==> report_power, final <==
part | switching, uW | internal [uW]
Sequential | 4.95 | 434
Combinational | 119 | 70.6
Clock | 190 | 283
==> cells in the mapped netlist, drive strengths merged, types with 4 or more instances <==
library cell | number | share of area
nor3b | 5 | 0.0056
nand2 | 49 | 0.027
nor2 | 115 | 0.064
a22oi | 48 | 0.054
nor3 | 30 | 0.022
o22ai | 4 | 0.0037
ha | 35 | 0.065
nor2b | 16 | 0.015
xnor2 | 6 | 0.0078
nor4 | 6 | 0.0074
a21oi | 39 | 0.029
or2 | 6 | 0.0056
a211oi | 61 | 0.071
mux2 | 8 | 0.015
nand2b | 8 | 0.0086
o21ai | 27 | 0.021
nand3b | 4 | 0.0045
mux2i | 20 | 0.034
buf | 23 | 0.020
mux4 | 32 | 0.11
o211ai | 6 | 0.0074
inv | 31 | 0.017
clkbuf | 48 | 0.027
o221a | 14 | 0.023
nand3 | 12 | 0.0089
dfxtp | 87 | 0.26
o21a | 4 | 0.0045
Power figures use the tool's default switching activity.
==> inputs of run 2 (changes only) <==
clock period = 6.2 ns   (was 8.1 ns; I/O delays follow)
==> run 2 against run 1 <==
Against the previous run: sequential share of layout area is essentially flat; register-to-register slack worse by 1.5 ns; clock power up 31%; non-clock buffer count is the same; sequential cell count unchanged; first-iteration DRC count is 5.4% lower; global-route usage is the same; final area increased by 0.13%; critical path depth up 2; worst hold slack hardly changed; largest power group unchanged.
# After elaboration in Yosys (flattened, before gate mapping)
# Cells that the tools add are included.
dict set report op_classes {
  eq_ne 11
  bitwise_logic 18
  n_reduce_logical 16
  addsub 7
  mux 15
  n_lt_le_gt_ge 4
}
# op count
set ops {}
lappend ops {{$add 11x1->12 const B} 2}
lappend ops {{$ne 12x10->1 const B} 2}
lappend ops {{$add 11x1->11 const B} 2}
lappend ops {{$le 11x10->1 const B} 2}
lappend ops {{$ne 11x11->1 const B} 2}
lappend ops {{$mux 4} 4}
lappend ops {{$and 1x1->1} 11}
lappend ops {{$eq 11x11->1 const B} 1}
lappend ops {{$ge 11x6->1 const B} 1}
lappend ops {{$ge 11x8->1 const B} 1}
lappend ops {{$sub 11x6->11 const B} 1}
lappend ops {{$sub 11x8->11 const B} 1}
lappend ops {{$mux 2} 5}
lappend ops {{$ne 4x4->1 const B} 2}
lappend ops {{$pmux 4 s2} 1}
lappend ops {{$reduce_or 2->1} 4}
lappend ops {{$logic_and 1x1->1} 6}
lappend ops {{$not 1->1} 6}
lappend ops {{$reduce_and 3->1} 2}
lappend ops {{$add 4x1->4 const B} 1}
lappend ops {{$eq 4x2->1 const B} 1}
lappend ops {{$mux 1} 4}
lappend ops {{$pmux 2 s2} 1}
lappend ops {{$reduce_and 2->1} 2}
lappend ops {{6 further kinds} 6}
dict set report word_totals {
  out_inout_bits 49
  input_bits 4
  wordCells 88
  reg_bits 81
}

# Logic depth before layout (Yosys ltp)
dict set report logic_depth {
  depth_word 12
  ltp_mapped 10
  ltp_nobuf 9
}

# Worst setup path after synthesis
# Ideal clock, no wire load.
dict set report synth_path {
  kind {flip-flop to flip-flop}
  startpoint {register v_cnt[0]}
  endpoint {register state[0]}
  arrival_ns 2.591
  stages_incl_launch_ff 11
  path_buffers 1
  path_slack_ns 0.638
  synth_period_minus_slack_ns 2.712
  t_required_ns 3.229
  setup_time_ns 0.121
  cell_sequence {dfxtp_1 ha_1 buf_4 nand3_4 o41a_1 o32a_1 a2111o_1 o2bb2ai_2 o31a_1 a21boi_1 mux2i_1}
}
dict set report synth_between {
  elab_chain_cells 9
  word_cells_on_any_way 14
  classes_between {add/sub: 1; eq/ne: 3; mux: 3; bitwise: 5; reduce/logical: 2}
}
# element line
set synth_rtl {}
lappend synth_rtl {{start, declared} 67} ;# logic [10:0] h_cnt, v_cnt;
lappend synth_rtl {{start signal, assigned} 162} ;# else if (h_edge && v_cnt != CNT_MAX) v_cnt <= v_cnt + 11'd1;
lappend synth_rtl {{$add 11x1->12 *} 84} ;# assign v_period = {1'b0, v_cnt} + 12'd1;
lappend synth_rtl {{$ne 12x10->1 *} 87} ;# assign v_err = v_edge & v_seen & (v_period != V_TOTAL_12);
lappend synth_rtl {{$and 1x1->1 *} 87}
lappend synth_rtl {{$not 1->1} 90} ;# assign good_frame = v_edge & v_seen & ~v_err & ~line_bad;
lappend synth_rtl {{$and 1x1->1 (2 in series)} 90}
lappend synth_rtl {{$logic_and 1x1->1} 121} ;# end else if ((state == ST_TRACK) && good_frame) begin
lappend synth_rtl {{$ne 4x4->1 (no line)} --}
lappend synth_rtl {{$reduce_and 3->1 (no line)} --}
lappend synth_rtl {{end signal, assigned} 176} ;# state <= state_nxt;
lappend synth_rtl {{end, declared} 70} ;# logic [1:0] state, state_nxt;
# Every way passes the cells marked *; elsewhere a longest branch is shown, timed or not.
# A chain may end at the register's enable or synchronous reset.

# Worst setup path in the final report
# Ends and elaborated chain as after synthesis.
===== src/rtl/reg_write_arbiter_pkg.sv =====
// Shared types and helpers for the register-bank write arbiter.
package reg_write_arbiter_pkg;

   // Helper functions are sized for the largest legal configuration.
   // Callers zero-extend their narrower vectors before calling them.
   localparam int MAX_REQ    = 8;
   localparam int MAX_IDX_W  = 3;
   localparam int MAX_ONEHOT = 16;
   localparam int NREQ_DEF   = 4;
   localparam int RR_IDX_W   = $clog2(NREQ_DEF);

   typedef struct packed {
      logic                 valid;
      logic [MAX_IDX_W-1:0] idx;
   } rr_pick_t;

   // One-hot of idx over an n-bit field; all-zero when idx >= n.
   function automatic logic [MAX_ONEHOT-1:0] onehot(input logic [3:0] idx, input int n);
      logic [MAX_ONEHOT-1:0] v;
      v = '0;
      for (int i = 0; i < MAX_ONEHOT; i++)
         if (i < n && idx == 4'(i)) v[i] = 1'b1;
      return v;
   endfunction

   // First set bit of elig[n-1:0], searching upward from start and wrapping
   // at n. The wrap compares against n-1 so non-power-of-2 n works.
   function automatic rr_pick_t rr_pick(input logic [MAX_REQ-1:0]   elig,
                                        input logic [MAX_IDX_W-1:0] start,
                                        input int                   n);
      rr_pick_t             p;
      logic [MAX_IDX_W-1:0] idx;
      logic [MAX_IDX_W-1:0] top;
      p   = '0;
      idx = start;
      top = MAX_IDX_W'(n - 1);
      for (int k = 0; k < MAX_REQ; k++) begin
         if (k < n && !p.valid && elig[idx]) begin
            p.valid = 1'b1;
            p.idx   = idx;
         end
         idx = (idx == top) ? '0 : idx + 1'b1;
      end
      return p;
   endfunction

endpackage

■ ■ ■ ■

Exercise prompt:
Return every entry exactly; no line may be missing.

Exercise answer:
==> report_power, final <==
part | switching, uW | internal [uW]
Sequential | 4.95 | 434
Combinational | 119 | 70.6
Clock | 190 | 283
==> cells in the mapped netlist, drive strengths merged, types with 4 or more instances <==
library cell | number | share of area
nor3b | 5 | 0.0056
nand2 | 49 | 0.027
nor2 | 115 | 0.064
a22oi | 48 | 0.054
nor3 | 30 | 0.022
o22ai | 4 | 0.0037
ha | 35 | 0.065
nor2b | 16 | 0.015
xnor2 | 6 | 0.0078
nor4 | 6 | 0.0074
a21oi | 39 | 0.029
or2 | 6 | 0.0056
a211oi | 61 | 0.071
mux2 | 8 | 0.015
nand2b | 8 | 0.0086
o21ai | 27 | 0.021
nand3b | 4 | 0.0045
mux2i | 20 | 0.034
buf | 23 | 0.020
mux4 | 32 | 0.11
o211ai | 6 | 0.0074
inv | 31 | 0.017
clkbuf | 48 | 0.027
o221a | 14 | 0.023
nand3 | 12 | 0.0089
dfxtp | 87 | 0.26
o21a | 4 | 0.0045
Power figures use the tool's default switching activity.
==> inputs of run 2 (changes only) <==
clock period = 6.2 ns   (was 8.1 ns; I/O delays follow)
==> run 2 against run 1 <==
Against the previous run: sequential share of layout area is essentially flat; register-to-register slack worse by 1.5 ns; clock power up 31%; non-clock buffer count is the same; sequential cell count unchanged; first-iteration DRC count is 5.4% lower; global-route usage is the same; final area increased by 0.13%; critical path depth up 2; worst hold slack hardly changed; largest power group unchanged.
# After elaboration in Yosys (flattened, before gate mapping)
# Cells that the tools add are included.
dict set report op_classes {
  eq_ne 11
  bitwise_logic 18
  n_reduce_logical 16
  addsub 7
  mux 15
  n_lt_le_gt_ge 4
}
# op count
set ops {}
lappend ops {{$add 11x1->12 const B} 2}
lappend ops {{$ne 12x10->1 const B} 2}
lappend ops {{$add 11x1->11 const B} 2}
lappend ops {{$le 11x10->1 const B} 2}
lappend ops {{$ne 11x11->1 const B} 2}
lappend ops {{$mux 4} 4}
lappend ops {{$and 1x1->1} 11}
lappend ops {{$eq 11x11->1 const B} 1}
lappend ops {{$ge 11x6->1 const B} 1}
lappend ops {{$ge 11x8->1 const B} 1}
lappend ops {{$sub 11x6->11 const B} 1}
lappend ops {{$sub 11x8->11 const B} 1}
lappend ops {{$mux 2} 5}
lappend ops {{$ne 4x4->1 const B} 2}
lappend ops {{$pmux 4 s2} 1}
lappend ops {{$reduce_or 2->1} 4}
lappend ops {{$logic_and 1x1->1} 6}
lappend ops {{$not 1->1} 6}
lappend ops {{$reduce_and 3->1} 2}
lappend ops {{$add 4x1->4 const B} 1}
lappend ops {{$eq 4x2->1 const B} 1}
lappend ops {{$mux 1} 4}
lappend ops {{$pmux 2 s2} 1}
lappend ops {{$reduce_and 2->1} 2}
lappend ops {{6 further kinds} 6}
dict set report word_totals {
  out_inout_bits 49
  input_bits 4
  wordCells 88
  reg_bits 81
}

# Logic depth before layout (Yosys ltp)
dict set report logic_depth {
  depth_word 12
  ltp_mapped 10
  ltp_nobuf 9
}

# Worst setup path after synthesis
# Ideal clock, no wire load.
dict set report synth_path {
  kind {flip-flop to flip-flop}
  startpoint {register v_cnt[0]}
  endpoint {register state[0]}
  arrival_ns 2.591
  stages_incl_launch_ff 11
  path_buffers 1
  path_slack_ns 0.638
  synth_period_minus_slack_ns 2.712
  t_required_ns 3.229
  setup_time_ns 0.121
  cell_sequence {dfxtp_1 ha_1 buf_4 nand3_4 o41a_1 o32a_1 a2111o_1 o2bb2ai_2 o31a_1 a21boi_1 mux2i_1}
}
dict set report synth_between {
  elab_chain_cells 9
  word_cells_on_any_way 14
  classes_between {add/sub: 1; eq/ne: 3; mux: 3; bitwise: 5; reduce/logical: 2}
}
# element line
set synth_rtl {}
lappend synth_rtl {{start, declared} 67} ;# logic [10:0] h_cnt, v_cnt;
lappend synth_rtl {{start signal, assigned} 162} ;# else if (h_edge && v_cnt != CNT_MAX) v_cnt <= v_cnt + 11'd1;
lappend synth_rtl {{$add 11x1->12 *} 84} ;# assign v_period = {1'b0, v_cnt} + 12'd1;
lappend synth_rtl {{$ne 12x10->1 *} 87} ;# assign v_err = v_edge & v_seen & (v_period != V_TOTAL_12);
lappend synth_rtl {{$and 1x1->1 *} 87}
lappend synth_rtl {{$not 1->1} 90} ;# assign good_frame = v_edge & v_seen & ~v_err & ~line_bad;
lappend synth_rtl {{$and 1x1->1 (2 in series)} 90}
lappend synth_rtl {{$logic_and 1x1->1} 121} ;# end else if ((state == ST_TRACK) && good_frame) begin
lappend synth_rtl {{$ne 4x4->1 (no line)} --}
lappend synth_rtl {{$reduce_and 3->1 (no line)} --}
lappend synth_rtl {{end signal, assigned} 176} ;# state <= state_nxt;
lappend synth_rtl {{end, declared} 70} ;# logic [1:0] state, state_nxt;
# Every way passes the cells marked *; elsewhere a longest branch is shown, timed or not.
# A chain may end at the register's enable or synchronous reset.

# Worst setup path in the final report
# Ends and elaborated chain as after synthesis.
===== src/rtl/reg_write_arbiter_pkg.sv =====
// Shared types and helpers for the register-bank write arbiter.
package reg_write_arbiter_pkg;

   // Helper functions are sized for the largest legal configuration.
   // Callers zero-extend their narrower vectors before calling them.
   localparam int MAX_REQ    = 8;
   localparam int MAX_IDX_W  = 3;
   localparam int MAX_ONEHOT = 16;
   localparam int NREQ_DEF   = 4;
   localparam int RR_IDX_W   = $clog2(NREQ_DEF);

   typedef struct packed {
      logic                 valid;
      logic [MAX_IDX_W-1:0] idx;
   } rr_pick_t;

   // One-hot of idx over an n-bit field; all-zero when idx >= n.
   function automatic logic [MAX_ONEHOT-1:0] onehot(input logic [3:0] idx, input int n);
      logic [MAX_ONEHOT-1:0] v;
      v = '0;
      for (int i = 0; i < MAX_ONEHOT; i++)
         if (i < n && idx == 4'(i)) v[i] = 1'b1;
      return v;
   endfunction

   // First set bit of elig[n-1:0], searching upward from start and wrapping
   // at n. The wrap compares against n-1 so non-power-of-2 n works.
   function automatic rr_pick_t rr_pick(input logic [MAX_REQ-1:0]   elig,
                                        input logic [MAX_IDX_W-1:0] start,
                                        input int                   n);
      rr_pick_t             p;
      logic [MAX_IDX_W-1:0] idx;
      logic [MAX_IDX_W-1:0] top;
      p   = '0;
      idx = start;
      top = MAX_IDX_W'(n - 1);
      for (int k = 0; k < MAX_REQ; k++) begin
         if (k < n && !p.valid && elig[idx]) begin
            p.valid = 1'b1;
            p.idx   = idx;
         end
         idx = (idx == top) ? '0 : idx + 1'b1;
      end
      return p;
   endfunction

endpackage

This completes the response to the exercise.